A persistent itch remains to blame the crisis on the Bush administration, at least in some quarters. After all, Bernanke, Treasury Secretary Henry Paulson and New York Federal Reserve Bank President Timothy Geithner were hired during his watch, Geithner (by the New York Fed) in 2003, Paulson and Bernanke in 2006. Two books arguing against the heroic interpretation of their performance of the roles have appeared recently.
The Fed and Lehman Brothers: Setting the Record Straight on a Financial Disaster (Cambridge), by Laurence Ball, of Johns Hopkins University, argues that Bernanke and Geithner had the authority to save the troubled investment bank whose failure initiated the panic and that the central bankers were bullied by Paulson out of doing so.

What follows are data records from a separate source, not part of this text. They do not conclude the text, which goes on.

File: src/rtl/uart_pkg.sv
// Shared types and defaults for the UART transmit arbiter.
package uart_pkg;

   // Arbiter FSM states; the encoding is also exported on the debug port.
   typedef enum logic [1:0] {
      IDLE       = 2'd0,
      LAUNCH     = 2'd1,
      WAIT_START = 2'd2,
      WAIT_DONE  = 2'd3
   } arbState_t;

   localparam int DEFAULT_WIDTH   = 8;
   localparam int DEFAULT_NUM_REQ = 4;

   // Width of a requester index; NUM_REQ is always at least 2.
   localparam int DEFAULT_IDX_W   = $clog2(DEFAULT_NUM_REQ);

endpackage

File: src/rtl/rr_picker.sv
// Combinational round-robin picker: first valid requester after lastGrant,
// wrapping from NUM_REQ-1 back to 0.
module rr_picker
   import uart_pkg::*;
#(
   parameter int NUM_REQ = DEFAULT_NUM_REQ,
   parameter int IDX_W   = DEFAULT_IDX_W
)(
   input  logic [NUM_REQ-1:0] reqValid,
   input  logic [IDX_W-1:0]   lastGrant,
   output logic [IDX_W-1:0]   winner,
   output logic               anyValid
);

   // Walk the requesters in priority order starting just after lastGrant.
   always_comb begin
      int idx;
      winner   = '0;
      anyValid = 1'b0;
      idx      = 0;
      for (int k = 1; k <= NUM_REQ; k++) begin
         idx = int'(lastGrant) + k;
         if (idx >= NUM_REQ) begin
            idx = idx - NUM_REQ;
         end
         if (!anyValid && reqValid[IDX_W'(idx)]) begin
            winner   = IDX_W'(idx);
            anyValid = 1'b1;
         end
      end
   end

endmodule

File: src/rtl/uart_tx_arbiter.sv
// Round-robin arbiter sharing one UART transmitter among NUM_REQ requesters.
// Optional start-acknowledge watchdog enabled by defining UART_ARB_TIMEOUT_EN.
//
// Handshake: a requester holds reqValid/reqData stable until it sees a
// one-cycle reqReady pulse; that pulse coincides with the txStart strobe that
// hands its character to the transmitter, which then answers via txBusy.
module uart_tx_arbiter
   import uart_pkg::*;
#(
   parameter int NUM_REQ        = DEFAULT_NUM_REQ,
   parameter int WIDTH          = DEFAULT_WIDTH,
   parameter int TIMEOUT_CYCLES = 1024
)(
   input  logic                       clk,
   input  logic                       reset,
   input  logic [NUM_REQ-1:0]         reqValid,
   input  logic [NUM_REQ*WIDTH-1:0]   reqData,
   output logic [NUM_REQ-1:0]         reqReady,
   output logic [WIDTH-1:0]           txData,
   output logic                       txStart,
   input  logic                       txBusy,
   output logic [$clog2(NUM_REQ)-1:0] grantId,
   output logic                       arbBusy,
   output logic                       timeoutErr,
   output logic [1:0]                 dbgState
);

   localparam int IDX_W = $clog2(NUM_REQ);

   arbState_t        state;
   arbState_t        nextState;
   logic [IDX_W-1:0] lastGrant;
   logic [IDX_W-1:0] winner;
   logic             anyValid;
   logic [WIDTH-1:0] winData;
   logic             loadGrant;
   logic             releaseGrant;
   logic             toExpire;

   rr_picker #(
      .NUM_REQ (NUM_REQ),
      .IDX_W   (IDX_W)
   ) uPicker (
      .reqValid  (reqValid),
      .lastGrant (lastGrant),
      .winner    (winner),
      .anyValid  (anyValid)
   );

   // Select the winning requester's character from the packed data bus.
   always_comb begin
      winData = '0;
      for (int i = 0; i < NUM_REQ; i++) begin
         if (winner == IDX_W'(i)) begin
            winData = reqData[i*WIDTH +: WIDTH];
         end
      end
   end

`ifdef UART_ARB_TIMEOUT_EN
   localparam int CNT_W = $clog2(TIMEOUT_CYCLES + 1);

   logic [CNT_W-1:0] toCnt;

   // Watchdog counts cycles spent in WAIT_START and clears in every other state.
   always_ff @(posedge clk or posedge reset) begin
      if (reset) begin
         toCnt <= '0;
      end else if (state == WAIT_START) begin
         toCnt <= toCnt + 1'b1;
      end else begin
         toCnt <= '0;
      end
   end

   assign toExpire = (state == WAIT_START) && !txBusy &&
                     (toCnt == CNT_W'(TIMEOUT_CYCLES - 1));
`else
   // No watchdog in this build; TIMEOUT_CYCLES has no effect and the
   // comparison below is constant false for any legal value.
   assign toExpire = (TIMEOUT_CYCLES < 0);
`endif

   // State register.
   always_ff @(posedge clk or posedge reset) begin
      if (reset) begin
         state <= IDLE;
      end else begin
         state <= nextState;
      end
   end

   // Next-state logic plus the grant load/release strobes.
   always_comb begin
      nextState    = state;
      loadGrant    = 1'b0;
      releaseGrant = 1'b0;
      case (state)
         IDLE: begin
            if (anyValid && !txBusy) begin
               nextState = LAUNCH;
               loadGrant = 1'b1;
            end
         end
         LAUNCH: begin
            nextState = WAIT_START;
         end
         WAIT_START: begin
            if (txBusy) begin
               nextState = WAIT_DONE;
            end else if (toExpire) begin
               nextState    = IDLE;
               releaseGrant = 1'b1;
            end
         end
         WAIT_DONE: begin
            if (!txBusy) begin
               nextState    = IDLE;
               releaseGrant = 1'b1;
            end
         end
         default: begin
            nextState = IDLE;
         end
      endcase
   end

   // Grant datapath: capture winner on launch, advance priority on release.
   always_ff @(posedge clk or posedge reset) begin
      if (reset) begin
         txData    <= '0;
         grantId   <= '0;
         lastGrant <= IDX_W'(NUM_REQ - 1);
      end else begin
         if (loadGrant) begin
            txData  <= winData;
            grantId <= winner;
         end
         if (releaseGrant) begin
            lastGrant <= grantId;
         end
      end
   end

   // Strobes decode straight from state so reset silences them immediately.
   always_comb begin
      txStart    = (state == LAUNCH);
      reqReady   = (state == LAUNCH) ? (NUM_REQ'(1) << grantId) : '0;
      arbBusy    = (state != IDLE);
      timeoutErr = toExpire;
      dbgState   = state;
   end

endmodule
File: config.mk
export PLATFORM = sky130hd
export DESIGN_NAME = uart_tx_arbiter
export DESIGN_NICKNAME = d
export VERILOG_FILES = /design/src/rtl/uart_pkg.sv /design/src/rtl/rr_picker.sv /design/src/rtl/uart_tx_arbiter.sv
export SDC_FILE = /design/constraint.sdc
export NUM_CORES = 1
export LEC_CHECK = 0
export CORE_UTILIZATION = 33
export DETAILED_ROUTE_END_ITERATION = 7
export PLACE_DENSITY = 0.77
export SLEW_MARGIN = 30
export SYNTH_ARGS = -nofsm -noshare
export SYNTH_HDL_FRONTEND = slang
export SYNTH_SLANG_ARGS = --single-unit
File: constraint.sdc
create_clock -name clk -period 2.2 [get_ports clk]
set_input_delay 0.66 -clock clk [delete_from_list [all_inputs] [get_ports clk]]
set_output_delay 0.66 -clock clk [all_outputs]
set_load 0.05 [all_outputs]
; ---- Word level (Yosys, flattened, before mapping)
; Index checks and enable logic that the tools add are counted.
[totals]
ff_bits = 14
word_cells = 79
[op_classes]
add_sub_neg = 8
n_lt_le_gt_ge = 8
n_eq_ne = 9
shifts = 1
mux = 37
n_reduce_logical = 12
[ops]
columns = cell, count
row1 = $mux 8, 4
row2 = $mux 2, 11
row3 = $lt 2x4->1 const B, 4
row4 = $mux 1, 16
row5 = $ge 3x3->1 const B, 3
row6 = $bmux 1 s2, 4
row7 = $eq 2x2->1 const B, 4
row8 = $pmux 2 s4, 1
row9 = $sub 2x1->2 const B, 4
row10 = $add 2x2->3 const B, 2
row11 = $ne 2x2->1 const B, 3
row12 = $add 2x3->4 const B, 1
row13 = $eq 2x1->1 const B, 2
row14 = $ge 4x3->1 const B, 1
row15 = $logic_and 1x1->1, 4
row16 = $logic_not 1->1, 4
row17 = $logic_not 2->1, 2
row18 = $mux 4, 1
row19 = $shl 1x2->4 const A, 1
row20 = $add 2x1->3 const B, 1
row21 = $reduce_and 3->1, 1
row22 = $reduce_bool 2->1, 1

; ---- Longest topological paths before layout
; Gate-level depths: netlist (run 1).
[logic_depth]
ltp_word = 21
mapped_depth = 7

; ---- Modules after synthesis
; From an unflattened synthesis (run 1), not the netlist that was laid out.
[unflattened]
hier_cells = 76
hier_area_um2 = 958.4
[by_module_without_submodules]
columns = module, instances, cells_each, area_per_inst_um2
row1 = uart_tx_arbiter, 1, 62, 867.1
row2 = rr_picker, 1, 14, 91.3

; ---- Worst setup path after synthesis (run 1)
; Ideal clock, no wire load.
[synth_timing]
path_kind = register to output
startpoint = register state[1], in the netlist dbgState[1]
endpoint = output port reqReady[0]
arrival_time_ns = 2.501
path_slack_ns = -0.961
stages_incl_launch_ff = 4
cell_sequence = dfrtp_1 inv_1 ha_1 nor3b_1
[synth_via]
elab_chain_len = 2
[synth_rtl]
columns = element, line
row1 = from (decl), uart_tx_arbiter.sv:30  ; arbState_t state;
row2 = from (signal assigned), uart_tx_arbiter.sv:89  ; state <= nextState;
row3 = $eq 2x1->1, -
row4 = via txStart, uart_tx_arbiter.sv:20  ; output logic txStart,
row5 = $mux 4, uart_tx_arbiter.sv:148  ; reqReady = (state == LAUNCH) ? (NUM_REQ'(1) << grantId) : '0;
row6 = to (decl), uart_tx_arbiter.sv:18  ; output logic [NUM_REQ-1:0] reqReady,
; The timed path passes the listed nets, and every way through them passes these cells.

; ---- Worst setup path in the final report (run 1)
[layout_timing]
startpoint = register txData[1]
endpoint = output port txData[1]
[layout_lines]
columns = element, line
row1 = from (decl), uart_tx_arbiter.sv:19  ; output logic [WIDTH-1:0] txData,
row2 = from (signal assigned), uart_tx_arbiter.sv:136  ; txData <= winData;
; No word-level cell between the ends.

==> results.md, run 1 <==
* Final setup vio count at 0
* Die Y at 56.0 um
* Total net switching power at 1.13 mW
* Core footprint at 2760 um2
* Post-cts sizing count at 0
* GR Util All Layers at 17.4%
* Max Cap Violations at 0
* P_leak at 0.794 nW
* Clock Tree Root: clkbuf_4
* Min Tclk post-route at 2.14 ns
* Peak VDD IR at 0.00124 V
* Clock Path Buffers at 2
* Comb power frac at 69.1%
* Worst Path Buf+Inv at 1
* DRT antenna net count at 0
* Synth warnings at 0
* ANT cells at 0
* Clk network pwr share at 7.8%
* GPL Wtd Cong at 0.689
* Initial Utilization at 34.9%
* Final worst slack at 0.0573 ns
* Clock skew at 0.00563 ns
* Largest net degree at the start of global routing at 18
* Worst r2r path cells at 6
* Number of global-route vias before repair at 985
* Type of origin of the critical path: flop
* Fmax at 0.467 GHz
* Complex-gate fraction of the synthesized area at 13.5%
* Reg-to-reg startpoint: dbgState[0]$_DFFE_PP0P_
* CTS clk-pin slew, worst paths at 0.09 ns
* Worst setup EP type: output pin
* Worst hold path type: flop to flop
* Footprint of the multi-input gates at 578 um2
* # port buffers at 56
* Layout cells sized above 1 at 24.4%
* Post-Synth XOR/XNOR Area at 0%
* Crit path max fanout at 2
* Cts hold-fix bufs at 0
* Largest stage delay on the critical path at 0.82 ns
* Vias per cell at 5.18
* Power per cell area at 1350 nW/um2
* Die Wd at 56.0 um
* Slew HR at 65.4%
* Most frequent cells in the layout: clkdlybuf4s50_1, mux2i_1, nand2_1
* Synth Flop Type: dfrtp_1
* Final WL at 2800 um
* Layout Nets at 201
* Most common cell after layout, fill and taps aside: clkdlybuf4s50_1
* Outcome: finished clean
* Arrival time worst endpoint at 1.48 ns
* Placement Setup Slack at -0.222 ns
* Cell Rows at 19
* Seq pwr share at 23.1%
* Initial antenna violation count at 0
* Grt ovf at 0
* DR DRC count at 0
* Initial drt markers at 28
* Flops & latches, synth at 14
* Worst path slowest cell: clkdlybuf4s50_1
* Reg2reg setup slack at 0.23 ns
* Worst-path cell chain: clkdlybuf4s50_1
* Filler cells at 228
* CTS tree: built
* Clk sinks at 14
* Switching Share at 48.3%
* Fraction of registers with async set/reset at 100%
* Sequential area share after synthesis at 36.7%
* WP depth at 1
* DP Area at 1650 um2
* EDFF count, synth at 0
* Wirelength per Cell at 15.0 um
* Overall Power at 2.35 mW
* Mux contribution to synthesized area at 22.4%
* Largest family of logic cells by synthesized area: multiplexers
* Worst Setup EP: txData[1]
* Crit path launch: txData[1]$_DFFE_PP0P_
* Setup CP Type: flop to output pin
* Hold Vio Cnt, Final at 0
* H-tree depth at 1
* Detailed Place HPWL at 2160 um
* Fin crit share at 97.4%
* Final instance area at 1730 um2
* Post-Syn Nets at 138
* Mapped Cells at 94
* Synth Cell Area at 962 um2
* CP top delay family: buffers and inverters
* Die area at 3140 um2
* Crit path required time at 1.54 ns
* Global-route wire length before repair at 4250 um
* Synth Area in Adders at 6.50%
* Worst skew pair latency at 0.28 ns
* Internal power at 1.21 mW
* I/O pin total at 58
* Synthesized area per cell at 10.2 um2
* Via count at 968
* Final Max Slew Viols at 0
* Netlist cell types at 29
* Cts bufs inserted at 3
* Drt pass-1 iters at 4
* Simple-gate area share of the yosys netlist at 13.1%
* Worst-Margin Slew at 0.518 ns
* Post-CTS Setup Inserts at 0
* R2r endpoint: txData[0]$_DFFE_PP0P_
* Sequential cell area at 355 um2
* P&R area growth vs syn at 80.1%
==> per-layer routing <==
layer	vias up	part of all wire, %	global-route usage (%)
li1	465	-	-
met1	471	43	21.0
met2	30	52	30.3
met3	2	4.6	4.65
met4	0	0.82	4.88
met5	-	0	0
==> sequential cells by signal (all words and copies together) (netlist names) <==
register	count
txData	8
dbgState	2
grantId	2
lastGrant	2
==> logic make-up (layout without fill, tap and decap cells) <==
family,after synthesis,in the layout
AO/OA/AOI/OAI,17,17
adder cells (fa/ha/maj),5,5
buffers and inverters,11,73
flip-flops,14,14
multiplexers,21,21
other,1,1
AND/OR/NAND/NOR,25,25
==> Yosys cell counts, drive strengths merged, types with 2 or more instances <==
cell type	n	area, um2
o21ai	2	10.0
ha	5	62.6
dfstp	2	52.6
a21oi	4	20.0
buf	6	52.6
dfrtp	12	300
inv	5	18.8
mux2i	17	170
nand2	11	41.3
nor2	2	7.51
mux2	4	45.0
o221ai	9	85.1
nand2b	4	25.0
==> per-stage QoR <==
step	util [%]	hold WS [ns]	instances	TNS, ns
2_1_floorplan	-	0.548	94	0
3_3_place_gp	59.9	0.472	182	-1.42
3_5_place_dp	59.9	0.482	182	-1.77
4_1_cts	61.3	0.501	186	0
5_1_grt	62.8	0.541	187	-0.0108
6_report	62.8	0.504	187	0
==> cell type report <==
type	instances	area share [%]
inverters	5	1.08
multi-input cells	69	33.4
flip-flops and latches	14	20.5
clock buffers	4	2.09
well taps	31	2.24
repair buffers	64	40.7
==> power by group through the flow <==
stage / registers, mW / logic [mW] / clock network, mW
global placement: 0.533 / 1.55 / 0
floorplan: 0.878 / 0.682 / 0
CTS: 0.542 / 1.60 / 0.187
finish: 0.543 / 1.62 / 0.183
global route: 0.559 / 1.71 / 0.198
detailed placement: 0.542 / 1.59 / 0
==> worst min path at each step <==
stage / from / to / slack [ns] / cells past startpoint
6_report: txData[5]$_DFFE_PP0P_ / txData[5]$_DFFE_PP0P_ / 0.50 / 2
5_1_grt: txData[7]$_DFFE_PP0P_ / txData[7]$_DFFE_PP0P_ / 0.54 / 2
4_1_cts: txData[5]$_DFFE_PP0P_ / txData[5]$_DFFE_PP0P_ / 0.50 / 2
3_5_place_dp: txData[5]$_DFFE_PP0P_ / txData[5]$_DFFE_PP0P_ / 0.48 / 2
3_3_place_gp: txData[5]$_DFFE_PP0P_ / txData[5]$_DFFE_PP0P_ / 0.47 / 2
2_1_floorplan: reset / grantId[0]$_DFFE_PP0P_ / 0.55 / 1
Note: power is estimated with default switching activity, not from simulation.
==> run 2, diff against run 1 <==
Settings changed: GPL_TIMING_DRIVEN set to 0.
==> run 2 against run 1 <==
Effect of this change:
- setup slack worse by 0.0043 ns
- critical endpoint is now dbgState[1]
- wire length shrank 1.5%
- die area unchanged
- global-route usage grew 0.60 points
- first-iteration DRC count down 11%
- utilization shrank 3.9 points
- critical path type unchanged
- total power shrank 6.4%
- largest power group unchanged
==> results.md, run 2 (synthesized netlist as in run 1, its figures left out) <==
* Worst-path cell chain: clkdlybuf4s50_1
* Initial Utilization at 34.9% (unchanged)
* Final instance area at 1620 um2 (-6.3%)
* Clock skew at 0.00648 ns (+0.000850 ns)
* Final Max Slew Viols at 0 (unchanged)
* CP top delay family: buffers and inverters
* Largest stage delay on the critical path at 0.81 ns (about the same)
* GR Util All Layers at 18.0% (+0.60 points)
* Footprint of the multi-input gates at 573 um2 (-0.87%)
* Worst skew pair latency at 0.28 ns (about the same)
* Initial antenna violation count at 0 (unchanged)
* Worst-Margin Slew at 0.528 ns (+0.0108 ns)
* Cts hold-fix bufs at 0 (unchanged)
* Die Wd at 56.0 um (unchanged)
* Crit path required time at 1.54 ns (about the same)
* DRT antenna net count at 0 (unchanged)
* Arrival time worst endpoint at 1.49 ns (about the same)
* DR DRC count at 0 (unchanged)
* WL met1 at 1230 um (+2.9%)
* Vias per cell at 5.16 (-0.38%)
* Most frequent cells in the layout: clkdlybuf4s50_1, mux2i_1, nand2_1
* Drt pass-1 iters at 4 (unchanged)
* Hold_ws at 0.492 ns (-0.0122 ns)
* GPL Wtd Cong at 0.650 (-5.7%)
* Detailed Place HPWL at 2180 um (+0.61%)
* Via count at 954 (-1.4%)
* I/O pin total at 58 (unchanged)
* Cell Rows at 19 (unchanged)
* Global-route wire length before repair at 4440 um (+4.4%)
* Largest net degree at the start of global routing at 15 (-3)
* Hold Vio Cnt, Final at 0 (unchanged)
* Initial drt markers at 25 (-11%)
* Worst hold path type: flop to flop
* Final setup vio count at 0 (unchanged)
* DR WL met2 at 1380 um (-5.2%)
* P&R area growth vs syn at 68.8%
* Layout cells sized above 1 at 20.8% (-3.6 points)
* Final worst slack at 0.0530 ns (-0.00430 ns)
* Placed Cells at 181 (-0.55%)
* Die area at 3140 um2 (unchanged)
* H-tree depth at 1 (unchanged)
* Clk sinks at 14 (unchanged)
* Utilization after layout at 58.9% (-3.9 points)
* CTS clk-pin slew, worst paths at 0.09 ns (about the same)
* Met3 WL at 126 um (-2.3%)
* Type of origin of the critical path: flop
* ANT cells at 0 (unchanged)
* P_leak at 0.751 nW (-5.4%)
* Crit path max fanout at 5 (+3)
* Worst Path Buf+Inv at 1 (unchanged)
* Number of global-route vias before repair at 944 (-4.2%)
* Setup CP Type: flop to output pin
* Fmax at 0.466 GHz (-0.20%)
* Slew HR at 64.7% (-0.65 points)
* Non-Filler Instances at 185 (-1.1%)
* Final WL at 2760 um (-1.5%)
* Setup TNS at 0 ns (unchanged)
* Worst setup EP type: output pin
* Grt ovf at 0 (unchanged)
* CTS tree: built
* Worst path slowest cell: clkdlybuf4s50_1
* Most common cell after layout, fill and taps aside: clkdlybuf4s50_1
* Max reg flops at 8 (unchanged)
* DP Area at 1590 um2 (-3.8%)
* Fin crit share at 97.6% (+0.20 points)
* Layout Nets at 199 (-1.0%)
* Cts bufs inserted at 3 (unchanged)
* Wirelength per Cell at 14.9 um (-0.40%)
* Peak VDD IR at 0.000894 V (-28%)
* Highest Signal Layer: met4
* Min Tclk post-route at 2.15 ns (+0.00430 ns)
* Most flops, register: txData
* Sequential cell area at 355 um2 (unchanged)
* Filler cells at 256 (+12%)
* Overall Power at 2.20 mW (-6.4%)
* Clock Path Buffers at 2 (unchanged)
* Clock Tree Root: clkbuf_4
* Die Y at 56.0 um (unchanged)
* RSZ-0062 raised after global routing: no
* Power per cell area at 1350 nW/um2 (about the same)
* Placement Setup Slack at -0.342 ns (-0.120 ns)
* # port buffers at 56 (unchanged)
* Core footprint at 2760 um2 (unchanged)
* Max Cap Violations at 0 (unchanged)
* Outcome: finished clean
[run 2: changes by cell type in the layout (fill, tap and decap cells not counted), moves of 2 or more]
cell,before,now
buf_12,7,2
buf_2,0,7
buf_4,10,1
clkdlybuf4s50_1,44,46
dlygate4sd2_1,0,2
[run 2: per-layer routing]
| metal | GRT usage, % | up-vias |
|---|---|---|
| met2 | 29.6 | 29 |
| met1 | 24.0 | 462 |
| li1 | - | 459 |
| met4 | 5.23 | 0 |
| met5 | 0 | - |
| met3 | 3.49 | 4 |
[run 2: repair_timing]
action	in CTS	in global routing
resized for setup	27	8
endpoints found under the setup margin	17	8
setup buffers	1	0
gates cloned	0	0
[run 2: where the power goes]
part           internal [mW]  switching, mW  leakage, nW
Clock                  0.101         0.0831       0.0210
Sequential             0.400          0.131        0.166
Combinational          0.590          0.892        0.564
Total                   1.09           1.11        0.751
[run 2: area by class of cell]
type,instances,area share [%]
Buffer,5,3.00
Inverter,5,1.16
Timing Repair Buffer,57,34.1
Tap cell,31,2.39
Multi-Input combinational cell,69,35.3
Clock buffer,4,2.23
Sequential cell,14,21.9
[run 2: path summary, 6_finish.rpt]
kind | from | endpoint | slack [ns] | cells past startpoint
hold reg to reg | txData[5]$_DFFE_PP0P_ | txData[5]$_DFFE_PP0P_ | 0.49 | 2
setup / recovery | dbgState[1]$_DFFE_PP0P_ | dbgState[1] | 0.05 | 1
hold / removal | txData[5]$_DFFE_PP0P_ | txData[5]$_DFFE_PP0P_ | 0.49 | 2
setup reg to reg | dbgState[0]$_DFFE_PP0P_ | txData[3]$_DFFE_PP0P_ | 0.20 | 7
max in group asynchronous | reset | dbgState[0]$_DFFE_PP0P_ | 1.10 | 2
min in group asynchronous | reset | txData[7]$_DFFE_PP0P_ | 0.71 | 2
==> run 3, diff against run 2 <==
Settings changed: CORE_UTILIZATION 33 to 28, PLACE_DENSITY 0.77 to 0.68.
==> run 3 against run 2 <==
Effect of this change:
- clock skew down 0.0036 ns
- largest power group unchanged
- critical path depth up 3
- total power down 2.1%
- sequential share of layout area down 0.27 points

A Crisis of Beliefs: Investor Psychology and Financial Fragility (Princeton), by Nicola Gennaioli, of Bocconi University, and Andrei Shleifer, of Harvard University, claims that the Lehman failure should have been no surprise, that policy beforehand should have been more aggressive, and that the systemic run on the banking system was unpredictable was mostly a myth. (Shleifer, unfortunately, didn’t predict it.)
Neither interpretation is likely to stand up to professional scrutiny. The first-person accounts of the policy-makers – Bernanke (The Courage to Act), Paulson (On the Brink) and Geithner (Stress Test) – and the wealth of supporting material that has grown up around them are likely to remain the primary narrative of the crisis.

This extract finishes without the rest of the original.